Funding deadline quickly approaching at end of December

Unless members of Congress find some way to compromise and give Americans, including those right here in Superiorland, an early Christmas through a new round of COVID-19 relief funding, the holiday season will adversely impacted.

Among many flaws in the original CARES Act was a provision that states had to spend all the money allocated to them under the bill by Dec. 30. In March, that may have seemed reasonable.

But the powers-that-be in Washington, where money flows out like gravy on Thanksgiving Day, failed to take into account the more prudent approach many governors have taken. In state capitals, many leaders adopted the wise policy of holding onto federal funding in case of a rainier day than even that of March, when the CARES Act was enacted. As a result, tens of billions of dollars remain unspent.
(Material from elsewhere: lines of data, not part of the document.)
run A:
## top
module top(
  input  logic         clk,
  input  logic         rst_n,
  input  logic [31:0]  a, b, c, d, e,  
  output logic [63:0]  y  
);
Settings: LEC_CHECK=0, CAP_MARGIN=20, CORE_MARGIN=2, CORE_UTILIZATION=20, SLEW_MARGIN=20; clock period 16.2 ns.
run.sh (not shown) runs the stock make flow with config.mk's settings and CLKGATE_MAP_FILE=.
Edits applied to the flow inputs when going from run A to run B:
Settings: PLACE_DENSITY_LB_ADDON: unset -> 0.24; CORE_UTILIZATION: 20 -> 72; the clock period (ns, I/O delays scaled along): 16.2 -> 8.68.
[summary]
- Post-route fraction of the period consumed by the critical path, run A and run B: larger value in run B
- Every stage of run B finished as expected; the final checks, on the other hand, flagged negative setup slack, which means the layout fails.
- Run A finished all stages; the layout is clean.
- Going from run A to run B, global-route usage higher; sequential share of layout area saw a decrease; area growth from synthesis to layout climbed 4.6 points.
- Compared with run A, in run B clock buffer count went down; DRC violation total after the first TritonRoute iteration went up.
What run C does differently from run B at the input level:
Settings: an added CTS_CLUSTER_DIAMETER of 332; a deleted PLACE_DENSITY_LB_ADDON that had been 0.24; an added CTS_CLUSTER_SIZE of 98; a change of the clock period (ns, I/O delays scaled along) from 8.68 to 6.3.
## What came out
From run B to run C the numbers moved as follows: xor-xnor portion of the synthesized cell area now sits at about the same level, number of buffers created by CTS fell 43, placement-stage worst setup slack lost 1.69 ns.
Run B finished all stages; layout check result: FAIL, due to negative setup slack.
As the logs show, run C stopped at global routing after a tool error, so it never reached the end of the flow.
Input changes introduced in run D (baseline for comparison: run C):
Settings: swapping 72 for 45 in CORE_UTILIZATION; clearing CTS_CLUSTER_SIZE, which used to be 98; clearing CTS_CLUSTER_DIAMETER, which used to be 332; swapping 6.3 for 10.2 in the clock period (ns, I/O delays scaled along).
Notes after the runs:
Per the final summary, run D finished and its layout is clean on timing, DRC and antenna. Between run C and run D, minimum setup slack after placement increased. Comparing run C and run D, the higher H-tree depth reported by CTS was measured on run D. Synthesized cell count: run C vs run D identical. Fraction of the core area occupied by cells at floorplan delta for run D relative to run C: 27 points lower.
Inputs modified between run D and run E:
Settings: putting PLACE_DENSITY_LB_ADDON at 0.01 where nothing was set; swapping 45 for 72 in CORE_UTILIZATION; putting TNS_END_PERCENT at 40 where nothing was set; putting MAX_ROUTING_LAYER at met4 where nothing was set; putting SETUP_SLACK_MARGIN at 2.38 where nothing was set; swapping 10.2 for 8.52 in the clock period (ns, I/O delays scaled along).
Notes after the runs:
- Run E vs run D: final weighted congestion in routability-driven placement up
- Between run D and run E, the flow reports number of placed instances, taps included decreasing by a few percent.
- Number of port buffers came out exactly the same in run D and run E.
- The placed wire-length estimate of run E exceeds that of run D by 34000 um.
- In run E the total setup buffers inserted after CTS turned out 165 higher than in run D.
- Looking at area of the core across run D and run E, the one that comes out higher is run D.
- Die area | run E < run D
- The log for run E ends in global routing with error GRT-0232, so the run never completed.
- Reported for run D and run E, buffer levels on the longest clock path turned out identical to the last digit.
- The run showing the greater initial core utilization is run E.
- Row standard cell area after detailed placement: run E higher / run D lower


top again, from the RTL that the note above started with.
==> flow/design.v (excerpt) <==
module top(
  input  logic         clk,
  input  logic         rst_n,
  input  logic [31:0]  a, b, c, d, e,  
  output logic [63:0]  y  
);
export LEC_CHECK = 0
export ABC_AREA = 1
export CAP_MARGIN = 20
export CORE_MARGIN = 2
export CORE_UTILIZATION = 72
export CTS_CLUSTER_DIAMETER = 332
export CTS_CLUSTER_SIZE = 98
export PLACE_DENSITY = 0.41
export SETUP_SLACK_MARGIN = 1.3
export SLEW_MARGIN = 20
export TNS_END_PERCENT = 10
create_clock -name core_clock -period 6.3 [get_ports {clk}]
The first run died in 4_1_cts, error DPL-0033.
Next try:
ABC_AREA = default   (was 1)
CORE_UTILIZATION = 66   (was 72)
CTS_CLUSTER_DIAMETER = default   (was 332)
CTS_CLUSTER_SIZE = default   (was 98)
PLACE_DENSITY = default   (was 0.41)
SETUP_SLACK_MARGIN = default   (was 1.3)
TNS_END_PERCENT = default   (was 10)
clock period = 8.88 ns   (was 6.3 ns; I/O delays follow)
Outcome: The changed run produced a clean layout; synthesized cell count fell by 27%; die area stays flat; synthesized area drops by 8.2%.
Next try:
CORE_UTILIZATION = 40   (was 66)
MAX_ROUTING_LAYER = met4   (was default)
PLACE_DENSITY = 0.47   (was default)
SLEW_MARGIN = 40   (was 20)
clock period = 11.0 ns   (was 8.88 ns; I/O delays follow)
Effect: The changed run went through all stages and came out clean; area after synthesis stays the same; synthesized cell count does not change; die size rises by 64%; wire length rises by 3.7%; final area falls by 4.8%; global-route usage falls by 12 points.
Next try:
CORE_UTILIZATION = 72   (was 40)
MAX_ROUTING_LAYER = default   (was met4)
PLACE_DENSITY = default   (was 0.47)
PLACE_DENSITY_LB_ADDON = 0.01   (was default)
SLEW_MARGIN = 20   (was 40)
clock period = 8.52 ns   (was 11.0 ns; I/O delays follow)
With this change the flow produced a layout that fails on setup timing.
Setup slack degrades by 0.87 ns.
Die area came out lower by about 44%.
Final cell count came out lower by 5.4%.
Cell area came out higher by about 7%.
Global-route usage came out higher by 19 points.
Clock-buffer cell count came out higher by 2.
Next try:
CORE_ASPECT_RATIO = 0.5   (was default)
CORE_UTILIZATION = 45   (was 72)
CTS_CLUSTER_SIZE = 10   (was default)
PLACE_DENSITY_LB_ADDON = default   (was 0.01)
clock period = 11.0 ns   (was 8.52 ns; I/O delays follow)
The new run passed the timing, design-rule and antenna checks; via count falls by roughly a tenth; routed wire length falls by roughly a tenth; hold slack is worse by 0.050 ns; setup slack is better by 0.92 ns; synthesized cell count is unchanged; synthesized area is unchanged.


top again, from the RTL that the note above started with.
Settings: LEC_CHECK=0, ABC_AREA=1, CAP_MARGIN=20, CORE_MARGIN=2, CORE_UTILIZATION=72, CTS_CLUSTER_DIAMETER=332, CTS_CLUSTER_SIZE=98, PLACE_DENSITY=0.41, SLEW_MARGIN=20, TNS_END_PERCENT=10; clock period 6.3 ns.
The first run stopped in clock tree synthesis, error DPL-0033.
Edit:
--- a/flow/config.mk
+++ b/flow/config.mk
@@ -7,3 +7,2 @@
 export LEC_CHECK = 0
-export ABC_AREA = 1
 export CAP_MARGIN = 20
@@ -11,6 +10,6 @@
 export CORE_UTILIZATION = 72
-export CTS_CLUSTER_DIAMETER = 332
-export CTS_CLUSTER_SIZE = 98
+export CTS_CLUSTER_DIAMETER = 400
+export CTS_CLUSTER_SIZE = 97
 export PLACE_DENSITY = 0.41
+export SETUP_SLACK_MARGIN = 1.27
 export SLEW_MARGIN = 20
-export TNS_END_PERCENT = 10
==> flow/constraint.sdc (replaced) <==
create_clock -name core_clock -period 5.69 [get_ports {clk}]
set_input_delay 1.1380 -clock core_clock [delete_from_list [all_inputs] [get_ports {clk}]]
set_output_delay 1.1380 -clock core_clock [all_outputs]
set_load 0.01 [all_outputs]
What happened:
- With this change the flow failed in global routing
- die area goes down by 8.1%
- synthesized area goes down by 8.2%
- synthesized cell count goes down by 27%
Edit:
--- a/flow/config.mk
+++ b/flow/config.mk
@@ -9,7 +9,3 @@
 export CORE_MARGIN = 2
-export CORE_UTILIZATION = 72
-export CTS_CLUSTER_DIAMETER = 400
-export CTS_CLUSTER_SIZE = 97
-export PLACE_DENSITY = 0.41
-export SETUP_SLACK_MARGIN = 1.27
+export CORE_UTILIZATION = 37
 export SLEW_MARGIN = 20
==> flow/constraint.sdc (replaced) <==
create_clock -name core_clock -period 10.2 [get_ports {clk}]
set_input_delay 2.0400 -clock core_clock [delete_from_list [all_inputs] [get_ports {clk}]]
set_output_delay 2.0400 -clock core_clock [all_outputs]
set_load 0.01 [all_outputs]
After rerunning: The new run ran to the end with no violations; die area climbs by well over a third; synthesized area stays the same; synthesized cell count does not change.
Edit:
--- a/flow/config.mk
+++ b/flow/config.mk
@@ -7,5 +7,5 @@
 export LEC_CHECK = 0
-export CAP_MARGIN = 20
+export CAP_MARGIN = 15
 export CORE_MARGIN = 2
-export CORE_UTILIZATION = 37
+export CORE_UTILIZATION = 72
 export SLEW_MARGIN = 20
==> flow/constraint.sdc (replaced) <==
create_clock -name core_clock -period 7.68 [get_ports {clk}]
set_input_delay 1.5360 -clock core_clock [delete_from_list [all_inputs] [get_ports {clk}]]
set_output_delay 1.5360 -clock core_clock [all_outputs]
set_load 0.01 [all_outputs]
Result:
- With this change the flow aborted during global routing on ODB-0269
- die area goes down by well over a third
- synthesized area is unchanged
- synthesized cell count does not change
Edit:
--- a/flow/config.mk
+++ b/flow/config.mk
@@ -7,5 +7,5 @@
 export LEC_CHECK = 0
-export CAP_MARGIN = 15
+export CAP_MARGIN = 20
 export CORE_MARGIN = 2
-export CORE_UTILIZATION = 72
+export CORE_UTILIZATION = 39
 export SLEW_MARGIN = 20
==> flow/constraint.sdc (replaced) <==
create_clock -name core_clock -period 16.2 [get_ports {clk}]
set_input_delay 3.2400 -clock core_clock [delete_from_list [all_inputs] [get_ports {clk}]]
set_output_delay 3.2400 -clock core_clock [all_outputs]
set_load 0.01 [all_outputs]
The new run produced a clean layout.
Synthesized area stays the same.
Die size increases by 84%.
Synthesized cell count stays the same.


## north
The RTL this note starts from:
==> flow/design.v <==
module top(
  input  logic         clk,
  input  logic         rst_n,
  input  logic [31:0]  a, b, c, d, e,  
  output logic [63:0]  y  
);
logic [63:0] mul1_reg, mul2_reg;    
logic [63:0] mul3_reg;             
logic [63:0] sum1_reg;             
logic [63:0] sum2_reg;             
logic [63:0] final_result_reg;    
always_ff @(posedge clk or negedge rst_n) begin
  if (!rst_n) begin
    mul1_reg <= '0;
    mul2_reg <= '0;
  end else begin
    mul1_reg <= a * b;    
    mul2_reg <= c * d;    
  end
end
always_ff @(posedge clk or negedge rst_n) begin
  if (!rst_n) begin
    mul3_reg <= '0;
  end else begin
    mul3_reg <= mul1_reg[31:0] * e;  
  end
end
always_ff @(posedge clk or negedge rst_n) begin
  if (!rst_n) begin
    sum1_reg <= '0;
  end else begin
    sum1_reg <= mul1_reg + mul2_reg;
  end
end
always_ff @(posedge clk or negedge rst_n) begin
  if (!rst_n) begin
    sum2_reg <= '0;
  end else begin
    sum2_reg <= sum1_reg + mul3_reg;
  end
end
always_ff @(posedge clk or negedge rst_n) begin
  if (!rst_n) begin
    final_result_reg <= '0;
  end else begin
    if (|a)  
      final_result_reg <= sum2_reg + sum1_reg;
    else
      final_result_reg <= sum2_reg - mul2_reg;
  end
end
(* IOB="TRUE" *)
always_ff @(posedge clk or negedge rst_n) begin
  if (!rst_n) begin
    y <= '0;
  end else begin
    y <= final_result_reg;
  end
end
endmodule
State and local governments allocated CARES Act money now may face a spend-it-or-lose-it situation. Instead of conserving resources that may be needed badly early next year, they are being told to spend the cash before the end of the year.

Top leadership could take the initiative by demanding that Congress scrap the Dec. 30 deadline. Surely Republican and Democratic lawmakers can manage to agree on that.

No one can say when partisan bickering in Congress will ease enough to permit enactment of a new CARES Act. As a lame-duck president, Trump can have little influence in that regard.

But he can and should make it a priority to mobilize public opinion in favor of extending the Dec. 30 deadline. That would be the president’s opportunity to do one last, enormous service to Americans — and he should seize it.